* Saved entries

Background: an optimization exercise with open tools, aiming at small area and a short achievable clock period. Do not read the settings as production practice. The RTL was checked by simulation tests, not by an equivalence proof against the original design.

## flow/design.v (module list and top-level ports; edited modules follow where they fit)
// module winograd: 4010 lines
// module wino_ha: 6 lines
// module wino_nand: 5 lines
// module wino_nandn: 5 lines
// module wino_nor: 5 lines
// module wino_x2: 5 lines
// module wino_xn: 5 lines
// module wino_fa: 6 lines
// module winograd_top: 28 lines
module winograd_top(clk, rst_n, in_valid,
    inp10, inp11, inp12, inp13, inp20, inp21, inp22, inp23,
    inp30, inp31, inp32, inp33, inp40, inp41, inp42, inp43,
    ker10, ker11, ker12, ker20, ker21, ker22, ker30, ker31, ker32,
    out_valid, out10, out11, out20, out21);
  // ...
==> flow/flow/run.sh <==
#!/bin/bash
# Own layout flow: the standard flow (standard.sh) unchanged, except that
# the port buffers use a small buffer cell (buf_2) instead of the default choice.
export BUFFER_PORTS_ARGS="-buffer_cell sky130_fd_sc_hd__buf_2"
bash standard.sh > standard.log 2>&1
==> flow/standard.sh <==
#!/bin/bash
# synth_recipe.tcl (not shown) runs the flow's synth.tcl, then flattens the netlist and writes it again
# the make line also repeats each setting of config.mk as NAME=value (left out here)
make -C /OpenROAD-flow-scripts/flow DESIGN_CONFIG=/design/flow/config.mk WORK_HOME=/design/flow/orfs CLKGATE_MAP_FILE= SYNTH_SCRIPT=/design/flow/synth_recipe.tcl "${@:-finish}"
==> flow/config.mk <==
export PLATFORM = sky130hd
export DESIGN_NAME = winograd_top
export DESIGN_NICKNAME = winograd_top
export VERILOG_FILES = /design/flow/design.v
export SDC_FILE = /design/flow/constraint.sdc
export NUM_CORES = 4
export LEC_CHECK = 0
export CAP_MARGIN = 20
export CORE_MARGIN = 2
export CORE_UTILIZATION = 40
export SLEW_MARGIN = 20
export SYNTH_HIERARCHICAL = 1
==> flow/constraint.sdc <==
create_clock -name core_clock -period 15.5 [get_ports {clk}]
set_input_delay 3.1000 -clock core_clock [delete_from_list [all_inputs] [get_ports {clk}]]
set_output_delay 3.1000 -clock core_clock [all_outputs]
set_load 0.01 [all_outputs]
==> metrics.yaml, run 1 <==
finish:
  area_delta_synth_final_pct: 13.27
  sh_seq_area_pct: 24.38
run_status:
  status: "timing/DRC/antenna clean"
setup_path:
  crit_path_start_kind: "flop"
  criticalPathCategory: "reg -> reg"
  reg2reg_to: "core.r2_n1865"
  max_stage_delay_ps: 690
  crit_chain: "fa_1 -> fa_1 -> nand2_1 -> fa_1 -> fa_1 -> fa_1 -> ha_1 -> fa_1 -> inv_1 -> fa_1"
  crit_buf_inv: 1
logic_synthesis:
  synth_top_family_by_area: "adder cells"
  synthFlopType: "dfxtp_1"
  synth_most_common_cell: "fa_1"
  synth_nets: 3144
  ys_seq_area_share_pct: 27.61
  synth_top_area_cell: "fa_1"
cts:
  cts.sinks: 375
  clk_pin_slew_worst_paths_ps: 60
worst_hold_path:
  hp-start: "core.r2_n1825"
detailed_routing:
  detail_route.wl_per_cell_um: 22.39
  drcViolationCount: 0
  vias: 16230
  ant_nets: 0
  drtIter0Drc: 1152
  routed_via_density: 4.664
floorplanning:
  taps: 873
  start_util_pct: 40.41
sta:
  post-route-period-util_pct: 31.71
  clock_skew_ps: 30.49
grt:
  grt_use_met3_pct: 3.437
  use_met1_pct: 30.03
==> inputs of run 2 (changes only) <==
==> flow/flow/run.sh (replaced) <==
#!/bin/bash
# Own layout flow: the standard flow (standard.sh) with two changes:
#  - the port buffers use a small buffer cell (buf_2) instead of the default choice;
#  - timing repair aims for 10.7 ns of setup slack, i.e. it works on every path
#    longer than 4.8 ns (the clock period stays 15.5 ns).
export BUFFER_PORTS_ARGS="-buffer_cell sky130_fd_sc_hd__buf_2"
export SETUP_SLACK_MARGIN=10.7
bash standard.sh > standard.log 2>&1
==> run 2 against run 1 <==
Effect of this change: routed wire length increased by 0.12%; critical path depth increased by 1; fmax increased by 4.4%; global-route usage about the same; core utilization increased by 0.12 points; worst setup slack improved by 210 ps; non-clock buffer count increased by 1; area after synthesis unchanged.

* What you have to do
Keep only those lines of the records that hold "module", and return them.

* Solution to the exercise
## flow/design.v (module list and top-level ports; edited modules follow where they fit)
// module winograd: 4010 lines
// module wino_ha: 6 lines
// module wino_nand: 5 lines
// module wino_nandn: 5 lines
// module wino_nor: 5 lines
// module wino_x2: 5 lines
// module wino_xn: 5 lines
// module wino_fa: 6 lines
// module winograd_top: 28 lines
module winograd_top(clk, rst_n, in_valid,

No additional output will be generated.